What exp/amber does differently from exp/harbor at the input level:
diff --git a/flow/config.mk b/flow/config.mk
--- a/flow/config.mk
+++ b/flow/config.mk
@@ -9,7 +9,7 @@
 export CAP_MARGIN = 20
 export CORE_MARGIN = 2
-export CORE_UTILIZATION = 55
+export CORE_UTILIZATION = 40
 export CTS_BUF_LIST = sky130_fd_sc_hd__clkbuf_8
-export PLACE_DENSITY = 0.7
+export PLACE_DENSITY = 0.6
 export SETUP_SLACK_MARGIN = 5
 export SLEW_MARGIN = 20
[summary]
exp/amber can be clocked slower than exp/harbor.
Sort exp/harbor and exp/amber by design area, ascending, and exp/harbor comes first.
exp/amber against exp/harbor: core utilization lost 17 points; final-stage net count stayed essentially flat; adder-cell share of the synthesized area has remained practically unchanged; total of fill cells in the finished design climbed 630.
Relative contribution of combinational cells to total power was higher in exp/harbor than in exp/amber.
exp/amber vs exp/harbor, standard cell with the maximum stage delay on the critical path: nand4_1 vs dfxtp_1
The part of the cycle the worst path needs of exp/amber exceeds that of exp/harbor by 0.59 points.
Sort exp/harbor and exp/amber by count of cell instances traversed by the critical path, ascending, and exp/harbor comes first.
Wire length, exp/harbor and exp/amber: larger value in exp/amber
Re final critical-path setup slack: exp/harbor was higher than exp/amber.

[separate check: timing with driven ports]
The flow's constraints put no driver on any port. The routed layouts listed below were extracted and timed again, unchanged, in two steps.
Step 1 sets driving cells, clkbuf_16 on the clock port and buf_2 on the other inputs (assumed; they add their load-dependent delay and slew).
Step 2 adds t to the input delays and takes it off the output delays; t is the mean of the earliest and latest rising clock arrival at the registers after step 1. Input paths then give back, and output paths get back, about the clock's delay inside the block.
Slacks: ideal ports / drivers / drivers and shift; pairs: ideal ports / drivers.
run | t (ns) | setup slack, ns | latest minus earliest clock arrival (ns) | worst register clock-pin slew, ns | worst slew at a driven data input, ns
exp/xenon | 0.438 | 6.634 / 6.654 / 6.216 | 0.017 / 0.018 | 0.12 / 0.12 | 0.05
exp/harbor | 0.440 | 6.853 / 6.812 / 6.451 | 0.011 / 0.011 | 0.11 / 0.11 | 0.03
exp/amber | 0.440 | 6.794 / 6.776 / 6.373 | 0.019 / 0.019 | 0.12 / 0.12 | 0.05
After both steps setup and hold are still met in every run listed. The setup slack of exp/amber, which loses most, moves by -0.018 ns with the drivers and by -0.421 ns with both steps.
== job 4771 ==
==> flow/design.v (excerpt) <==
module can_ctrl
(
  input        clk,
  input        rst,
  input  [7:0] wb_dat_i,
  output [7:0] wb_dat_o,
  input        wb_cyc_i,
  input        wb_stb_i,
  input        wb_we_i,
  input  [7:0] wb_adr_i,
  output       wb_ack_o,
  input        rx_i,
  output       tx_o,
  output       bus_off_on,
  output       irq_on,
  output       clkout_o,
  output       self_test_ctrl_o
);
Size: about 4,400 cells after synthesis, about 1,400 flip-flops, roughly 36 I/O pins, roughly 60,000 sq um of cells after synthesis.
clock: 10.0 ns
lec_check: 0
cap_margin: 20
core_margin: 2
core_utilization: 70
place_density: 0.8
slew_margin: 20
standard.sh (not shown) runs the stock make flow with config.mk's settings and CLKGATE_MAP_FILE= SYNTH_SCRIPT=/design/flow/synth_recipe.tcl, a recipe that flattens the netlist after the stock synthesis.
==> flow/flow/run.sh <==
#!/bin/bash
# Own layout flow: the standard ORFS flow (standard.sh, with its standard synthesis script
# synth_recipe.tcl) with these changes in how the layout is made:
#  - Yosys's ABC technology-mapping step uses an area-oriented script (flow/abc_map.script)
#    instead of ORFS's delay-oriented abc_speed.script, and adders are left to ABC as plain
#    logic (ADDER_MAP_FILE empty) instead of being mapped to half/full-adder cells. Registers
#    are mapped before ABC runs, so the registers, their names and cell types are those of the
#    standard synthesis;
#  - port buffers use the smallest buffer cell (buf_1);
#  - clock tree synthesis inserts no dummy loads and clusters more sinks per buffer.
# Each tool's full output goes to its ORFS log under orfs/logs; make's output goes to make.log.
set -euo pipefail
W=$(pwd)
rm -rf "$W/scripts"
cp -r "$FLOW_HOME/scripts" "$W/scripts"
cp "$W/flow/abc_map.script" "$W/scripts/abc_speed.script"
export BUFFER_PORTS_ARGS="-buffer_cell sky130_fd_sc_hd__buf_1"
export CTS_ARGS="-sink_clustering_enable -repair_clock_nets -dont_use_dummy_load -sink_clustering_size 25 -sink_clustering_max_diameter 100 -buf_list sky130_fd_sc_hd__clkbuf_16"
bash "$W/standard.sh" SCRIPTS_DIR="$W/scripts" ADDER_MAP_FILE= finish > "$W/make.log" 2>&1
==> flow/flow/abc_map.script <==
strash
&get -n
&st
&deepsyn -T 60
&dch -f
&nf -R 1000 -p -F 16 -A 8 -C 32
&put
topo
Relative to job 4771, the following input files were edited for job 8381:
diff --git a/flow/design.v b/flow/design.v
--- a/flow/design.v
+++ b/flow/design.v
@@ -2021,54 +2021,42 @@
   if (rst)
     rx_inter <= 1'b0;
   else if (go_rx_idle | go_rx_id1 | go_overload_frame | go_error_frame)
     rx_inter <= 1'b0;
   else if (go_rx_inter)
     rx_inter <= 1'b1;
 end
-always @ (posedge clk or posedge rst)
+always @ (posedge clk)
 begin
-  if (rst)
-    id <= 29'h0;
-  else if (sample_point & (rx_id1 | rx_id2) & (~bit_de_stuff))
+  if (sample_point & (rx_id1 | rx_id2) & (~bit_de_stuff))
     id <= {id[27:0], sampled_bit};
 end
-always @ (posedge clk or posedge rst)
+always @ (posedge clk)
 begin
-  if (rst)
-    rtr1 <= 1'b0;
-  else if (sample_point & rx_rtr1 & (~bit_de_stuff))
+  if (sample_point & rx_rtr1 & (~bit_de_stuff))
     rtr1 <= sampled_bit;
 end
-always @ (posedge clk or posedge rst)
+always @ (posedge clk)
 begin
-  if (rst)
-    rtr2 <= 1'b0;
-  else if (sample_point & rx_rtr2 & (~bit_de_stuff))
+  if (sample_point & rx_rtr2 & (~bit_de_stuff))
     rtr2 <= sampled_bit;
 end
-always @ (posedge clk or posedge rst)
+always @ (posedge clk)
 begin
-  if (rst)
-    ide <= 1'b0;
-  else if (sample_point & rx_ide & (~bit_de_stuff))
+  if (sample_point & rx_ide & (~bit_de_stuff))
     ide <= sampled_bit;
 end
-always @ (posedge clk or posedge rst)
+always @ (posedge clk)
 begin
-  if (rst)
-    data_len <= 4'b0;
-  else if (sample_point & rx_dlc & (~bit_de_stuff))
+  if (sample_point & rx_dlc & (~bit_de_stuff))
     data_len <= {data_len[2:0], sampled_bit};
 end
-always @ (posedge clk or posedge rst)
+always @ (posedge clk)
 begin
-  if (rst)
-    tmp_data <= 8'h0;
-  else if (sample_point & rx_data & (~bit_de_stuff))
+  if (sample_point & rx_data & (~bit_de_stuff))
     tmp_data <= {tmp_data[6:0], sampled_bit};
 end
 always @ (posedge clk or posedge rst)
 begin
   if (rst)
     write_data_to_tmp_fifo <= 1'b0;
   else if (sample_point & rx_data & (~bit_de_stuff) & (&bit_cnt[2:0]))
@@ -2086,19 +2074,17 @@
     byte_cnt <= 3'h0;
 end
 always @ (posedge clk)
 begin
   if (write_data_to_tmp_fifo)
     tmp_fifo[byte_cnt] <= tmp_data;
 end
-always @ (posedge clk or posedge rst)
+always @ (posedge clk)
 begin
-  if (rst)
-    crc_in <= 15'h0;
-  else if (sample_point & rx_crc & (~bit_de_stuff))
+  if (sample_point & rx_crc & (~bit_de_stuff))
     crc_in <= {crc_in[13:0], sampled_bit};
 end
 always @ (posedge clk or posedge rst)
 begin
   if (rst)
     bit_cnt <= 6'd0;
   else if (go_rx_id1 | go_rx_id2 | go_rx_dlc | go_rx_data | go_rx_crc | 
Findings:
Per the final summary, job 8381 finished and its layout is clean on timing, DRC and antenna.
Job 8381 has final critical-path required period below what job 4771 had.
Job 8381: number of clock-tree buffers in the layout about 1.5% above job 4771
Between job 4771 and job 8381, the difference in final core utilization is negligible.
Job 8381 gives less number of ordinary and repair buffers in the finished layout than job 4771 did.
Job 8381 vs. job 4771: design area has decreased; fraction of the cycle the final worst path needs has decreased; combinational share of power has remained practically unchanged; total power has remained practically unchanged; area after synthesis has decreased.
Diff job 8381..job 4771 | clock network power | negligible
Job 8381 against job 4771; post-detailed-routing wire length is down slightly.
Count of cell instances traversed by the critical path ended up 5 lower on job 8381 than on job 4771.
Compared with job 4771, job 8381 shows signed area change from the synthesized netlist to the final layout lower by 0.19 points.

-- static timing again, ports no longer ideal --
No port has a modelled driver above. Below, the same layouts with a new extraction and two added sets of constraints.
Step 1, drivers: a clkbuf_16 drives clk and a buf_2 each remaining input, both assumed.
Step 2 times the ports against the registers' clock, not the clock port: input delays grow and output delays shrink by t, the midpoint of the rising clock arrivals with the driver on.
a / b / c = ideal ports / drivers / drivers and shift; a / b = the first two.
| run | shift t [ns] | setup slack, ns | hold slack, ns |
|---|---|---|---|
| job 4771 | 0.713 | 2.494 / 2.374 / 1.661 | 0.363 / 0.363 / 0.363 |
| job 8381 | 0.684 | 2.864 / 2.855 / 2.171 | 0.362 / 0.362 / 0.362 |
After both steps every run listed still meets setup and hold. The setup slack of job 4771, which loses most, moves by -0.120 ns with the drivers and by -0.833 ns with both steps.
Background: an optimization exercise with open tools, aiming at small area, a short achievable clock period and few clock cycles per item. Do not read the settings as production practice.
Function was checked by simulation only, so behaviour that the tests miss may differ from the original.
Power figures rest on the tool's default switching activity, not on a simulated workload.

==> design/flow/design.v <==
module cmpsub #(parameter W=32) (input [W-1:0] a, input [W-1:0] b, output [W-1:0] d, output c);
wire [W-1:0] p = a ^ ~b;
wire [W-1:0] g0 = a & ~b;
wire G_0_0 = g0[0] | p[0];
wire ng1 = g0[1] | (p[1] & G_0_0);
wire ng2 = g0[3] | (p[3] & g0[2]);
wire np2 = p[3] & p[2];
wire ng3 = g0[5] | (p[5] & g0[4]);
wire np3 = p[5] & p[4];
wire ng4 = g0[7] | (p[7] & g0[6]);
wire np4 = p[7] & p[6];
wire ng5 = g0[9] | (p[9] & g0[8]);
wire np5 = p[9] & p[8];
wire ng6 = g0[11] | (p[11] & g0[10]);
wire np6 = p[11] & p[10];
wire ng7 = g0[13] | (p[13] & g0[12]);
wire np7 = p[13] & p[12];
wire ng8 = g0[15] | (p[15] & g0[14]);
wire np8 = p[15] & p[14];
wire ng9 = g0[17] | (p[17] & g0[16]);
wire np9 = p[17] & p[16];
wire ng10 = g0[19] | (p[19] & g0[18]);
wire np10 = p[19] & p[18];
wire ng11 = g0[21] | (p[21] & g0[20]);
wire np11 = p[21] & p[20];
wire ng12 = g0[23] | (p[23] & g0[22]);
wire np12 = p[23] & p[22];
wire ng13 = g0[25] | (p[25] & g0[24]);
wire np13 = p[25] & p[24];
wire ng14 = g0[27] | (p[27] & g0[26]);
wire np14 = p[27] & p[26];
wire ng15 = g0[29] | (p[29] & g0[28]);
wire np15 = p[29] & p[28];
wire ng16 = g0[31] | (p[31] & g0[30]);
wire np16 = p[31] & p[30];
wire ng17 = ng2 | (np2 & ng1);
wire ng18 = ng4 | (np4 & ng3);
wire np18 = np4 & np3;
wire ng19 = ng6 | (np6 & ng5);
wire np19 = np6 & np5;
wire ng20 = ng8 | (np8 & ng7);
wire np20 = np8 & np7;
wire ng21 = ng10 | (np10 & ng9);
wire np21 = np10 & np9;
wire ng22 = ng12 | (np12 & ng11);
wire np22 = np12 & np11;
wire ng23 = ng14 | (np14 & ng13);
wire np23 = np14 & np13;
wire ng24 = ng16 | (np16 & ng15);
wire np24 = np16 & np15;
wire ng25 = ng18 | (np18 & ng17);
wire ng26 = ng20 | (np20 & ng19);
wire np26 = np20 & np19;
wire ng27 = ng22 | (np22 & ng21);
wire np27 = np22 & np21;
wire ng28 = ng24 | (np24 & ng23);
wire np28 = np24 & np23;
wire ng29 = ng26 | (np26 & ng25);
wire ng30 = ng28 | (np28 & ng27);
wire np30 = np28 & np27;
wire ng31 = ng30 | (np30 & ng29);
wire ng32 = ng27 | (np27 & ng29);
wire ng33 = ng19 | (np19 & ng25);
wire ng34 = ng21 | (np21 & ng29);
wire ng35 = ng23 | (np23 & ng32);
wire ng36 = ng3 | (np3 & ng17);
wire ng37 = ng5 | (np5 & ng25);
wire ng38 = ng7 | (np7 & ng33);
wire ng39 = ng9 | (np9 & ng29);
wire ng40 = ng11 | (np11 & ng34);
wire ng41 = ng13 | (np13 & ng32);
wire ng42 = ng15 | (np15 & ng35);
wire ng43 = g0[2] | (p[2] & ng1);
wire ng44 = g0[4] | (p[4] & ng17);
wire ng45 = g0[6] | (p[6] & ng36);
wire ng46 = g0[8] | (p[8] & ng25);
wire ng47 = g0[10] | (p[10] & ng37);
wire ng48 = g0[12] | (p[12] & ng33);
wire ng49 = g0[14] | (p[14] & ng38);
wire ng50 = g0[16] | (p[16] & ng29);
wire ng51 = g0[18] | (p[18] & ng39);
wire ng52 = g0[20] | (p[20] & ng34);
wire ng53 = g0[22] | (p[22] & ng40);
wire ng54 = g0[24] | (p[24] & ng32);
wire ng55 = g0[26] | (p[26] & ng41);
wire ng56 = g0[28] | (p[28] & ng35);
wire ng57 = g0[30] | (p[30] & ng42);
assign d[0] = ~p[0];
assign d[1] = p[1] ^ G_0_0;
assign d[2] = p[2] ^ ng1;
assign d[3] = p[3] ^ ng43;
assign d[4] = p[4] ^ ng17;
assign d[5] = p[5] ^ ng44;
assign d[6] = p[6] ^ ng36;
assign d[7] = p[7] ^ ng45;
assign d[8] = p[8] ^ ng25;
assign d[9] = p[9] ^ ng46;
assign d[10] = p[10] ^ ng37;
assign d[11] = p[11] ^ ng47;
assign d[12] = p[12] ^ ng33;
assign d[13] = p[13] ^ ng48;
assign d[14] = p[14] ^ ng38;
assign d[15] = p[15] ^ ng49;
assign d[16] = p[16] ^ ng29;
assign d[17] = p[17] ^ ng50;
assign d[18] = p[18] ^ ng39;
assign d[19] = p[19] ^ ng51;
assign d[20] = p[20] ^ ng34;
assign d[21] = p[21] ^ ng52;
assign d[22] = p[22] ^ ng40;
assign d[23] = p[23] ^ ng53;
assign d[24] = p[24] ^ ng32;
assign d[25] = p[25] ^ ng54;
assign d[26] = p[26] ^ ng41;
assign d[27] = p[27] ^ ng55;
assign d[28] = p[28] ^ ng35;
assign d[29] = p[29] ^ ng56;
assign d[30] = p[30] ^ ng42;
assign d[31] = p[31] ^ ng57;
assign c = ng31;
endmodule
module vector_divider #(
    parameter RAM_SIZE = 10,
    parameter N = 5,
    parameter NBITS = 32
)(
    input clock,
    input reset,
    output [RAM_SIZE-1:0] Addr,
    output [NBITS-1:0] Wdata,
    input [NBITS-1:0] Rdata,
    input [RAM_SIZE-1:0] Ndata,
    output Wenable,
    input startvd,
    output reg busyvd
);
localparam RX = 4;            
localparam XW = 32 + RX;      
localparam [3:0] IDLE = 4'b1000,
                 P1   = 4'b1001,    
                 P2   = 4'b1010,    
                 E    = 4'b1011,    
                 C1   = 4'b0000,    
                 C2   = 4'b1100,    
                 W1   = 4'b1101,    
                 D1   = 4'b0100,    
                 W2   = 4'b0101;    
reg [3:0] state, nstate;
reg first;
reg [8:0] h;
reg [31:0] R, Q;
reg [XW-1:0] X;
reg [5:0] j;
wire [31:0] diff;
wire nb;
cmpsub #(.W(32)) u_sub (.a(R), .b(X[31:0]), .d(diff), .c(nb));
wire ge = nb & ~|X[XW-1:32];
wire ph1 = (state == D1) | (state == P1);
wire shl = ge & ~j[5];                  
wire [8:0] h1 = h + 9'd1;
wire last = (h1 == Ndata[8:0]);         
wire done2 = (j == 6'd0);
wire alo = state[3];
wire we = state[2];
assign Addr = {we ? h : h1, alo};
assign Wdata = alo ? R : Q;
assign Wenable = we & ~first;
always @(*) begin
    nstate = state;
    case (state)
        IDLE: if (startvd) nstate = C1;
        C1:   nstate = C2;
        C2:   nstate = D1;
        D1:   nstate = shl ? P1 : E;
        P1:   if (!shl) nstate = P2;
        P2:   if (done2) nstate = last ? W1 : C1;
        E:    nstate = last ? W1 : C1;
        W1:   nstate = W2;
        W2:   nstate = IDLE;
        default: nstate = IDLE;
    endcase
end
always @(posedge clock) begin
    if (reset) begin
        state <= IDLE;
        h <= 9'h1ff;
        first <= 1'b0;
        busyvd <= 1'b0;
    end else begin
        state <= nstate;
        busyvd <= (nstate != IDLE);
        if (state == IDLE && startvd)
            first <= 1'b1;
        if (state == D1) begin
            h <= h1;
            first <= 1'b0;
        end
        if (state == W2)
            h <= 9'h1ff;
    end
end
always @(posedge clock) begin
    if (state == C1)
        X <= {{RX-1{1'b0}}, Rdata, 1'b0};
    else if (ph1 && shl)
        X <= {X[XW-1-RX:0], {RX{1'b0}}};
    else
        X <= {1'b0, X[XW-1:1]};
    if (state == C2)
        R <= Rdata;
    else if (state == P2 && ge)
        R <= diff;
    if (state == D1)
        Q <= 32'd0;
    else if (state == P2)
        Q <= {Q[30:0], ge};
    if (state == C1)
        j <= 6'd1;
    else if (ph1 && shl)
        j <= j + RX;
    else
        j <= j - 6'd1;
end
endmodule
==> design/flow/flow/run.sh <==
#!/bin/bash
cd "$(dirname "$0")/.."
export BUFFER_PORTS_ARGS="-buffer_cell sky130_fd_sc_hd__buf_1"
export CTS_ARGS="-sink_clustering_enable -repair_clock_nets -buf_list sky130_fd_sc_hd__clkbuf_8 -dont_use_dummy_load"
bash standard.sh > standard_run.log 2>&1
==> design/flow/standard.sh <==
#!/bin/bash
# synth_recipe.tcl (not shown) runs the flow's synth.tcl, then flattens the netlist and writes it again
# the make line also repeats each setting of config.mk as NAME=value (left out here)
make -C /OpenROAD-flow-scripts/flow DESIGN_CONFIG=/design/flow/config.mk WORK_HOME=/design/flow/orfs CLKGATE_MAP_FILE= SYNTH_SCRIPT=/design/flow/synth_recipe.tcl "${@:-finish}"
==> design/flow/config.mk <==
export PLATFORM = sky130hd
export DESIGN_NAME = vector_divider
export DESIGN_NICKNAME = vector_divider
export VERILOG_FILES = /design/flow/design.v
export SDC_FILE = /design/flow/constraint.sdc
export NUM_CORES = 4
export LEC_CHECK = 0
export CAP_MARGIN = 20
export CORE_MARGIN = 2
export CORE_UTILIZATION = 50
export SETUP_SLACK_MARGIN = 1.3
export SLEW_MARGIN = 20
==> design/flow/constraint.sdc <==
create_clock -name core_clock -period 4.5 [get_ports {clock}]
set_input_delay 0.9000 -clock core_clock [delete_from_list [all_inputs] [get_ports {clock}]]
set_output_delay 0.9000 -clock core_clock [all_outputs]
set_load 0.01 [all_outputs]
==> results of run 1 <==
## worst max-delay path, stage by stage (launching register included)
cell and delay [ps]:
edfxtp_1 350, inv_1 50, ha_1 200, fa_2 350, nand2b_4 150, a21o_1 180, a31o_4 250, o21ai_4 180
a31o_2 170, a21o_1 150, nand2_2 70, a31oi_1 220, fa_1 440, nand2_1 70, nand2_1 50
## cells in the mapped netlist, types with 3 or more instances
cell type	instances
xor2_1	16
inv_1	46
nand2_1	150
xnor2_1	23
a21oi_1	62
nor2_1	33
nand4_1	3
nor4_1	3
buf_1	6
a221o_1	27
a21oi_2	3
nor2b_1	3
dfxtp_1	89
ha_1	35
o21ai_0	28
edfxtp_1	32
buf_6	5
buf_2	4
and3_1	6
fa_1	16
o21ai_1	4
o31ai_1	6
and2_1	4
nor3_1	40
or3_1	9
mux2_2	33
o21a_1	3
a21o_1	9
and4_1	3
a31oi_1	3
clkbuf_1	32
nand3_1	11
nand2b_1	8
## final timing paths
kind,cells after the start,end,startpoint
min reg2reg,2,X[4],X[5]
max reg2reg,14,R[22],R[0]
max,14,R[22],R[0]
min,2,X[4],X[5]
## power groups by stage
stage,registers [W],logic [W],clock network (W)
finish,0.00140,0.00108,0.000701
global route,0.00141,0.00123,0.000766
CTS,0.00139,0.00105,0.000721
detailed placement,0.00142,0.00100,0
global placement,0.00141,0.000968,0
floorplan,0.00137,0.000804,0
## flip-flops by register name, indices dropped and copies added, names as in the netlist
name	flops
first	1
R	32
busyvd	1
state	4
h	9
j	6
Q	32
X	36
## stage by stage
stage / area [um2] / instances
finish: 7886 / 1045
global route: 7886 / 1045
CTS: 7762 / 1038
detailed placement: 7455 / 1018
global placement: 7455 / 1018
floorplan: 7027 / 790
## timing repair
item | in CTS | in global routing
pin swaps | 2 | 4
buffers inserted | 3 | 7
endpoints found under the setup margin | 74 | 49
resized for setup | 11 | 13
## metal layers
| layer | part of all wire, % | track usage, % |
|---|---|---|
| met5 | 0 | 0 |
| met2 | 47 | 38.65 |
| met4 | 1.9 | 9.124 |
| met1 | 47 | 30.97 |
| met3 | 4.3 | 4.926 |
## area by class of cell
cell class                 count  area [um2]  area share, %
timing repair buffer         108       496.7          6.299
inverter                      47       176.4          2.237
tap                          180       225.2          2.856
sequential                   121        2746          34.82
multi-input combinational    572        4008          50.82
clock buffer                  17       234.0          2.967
-------
- [EXERCISE AIM] Filter the entries above and keep only the lines with the word "number".

- [YOUR RESPONSE]
Job 8381: number of clock-tree buffers in the layout about 1.5% above job 4771
Job 8381 gives less number of ordinary and repair buffers in the finished layout than job 4771 did.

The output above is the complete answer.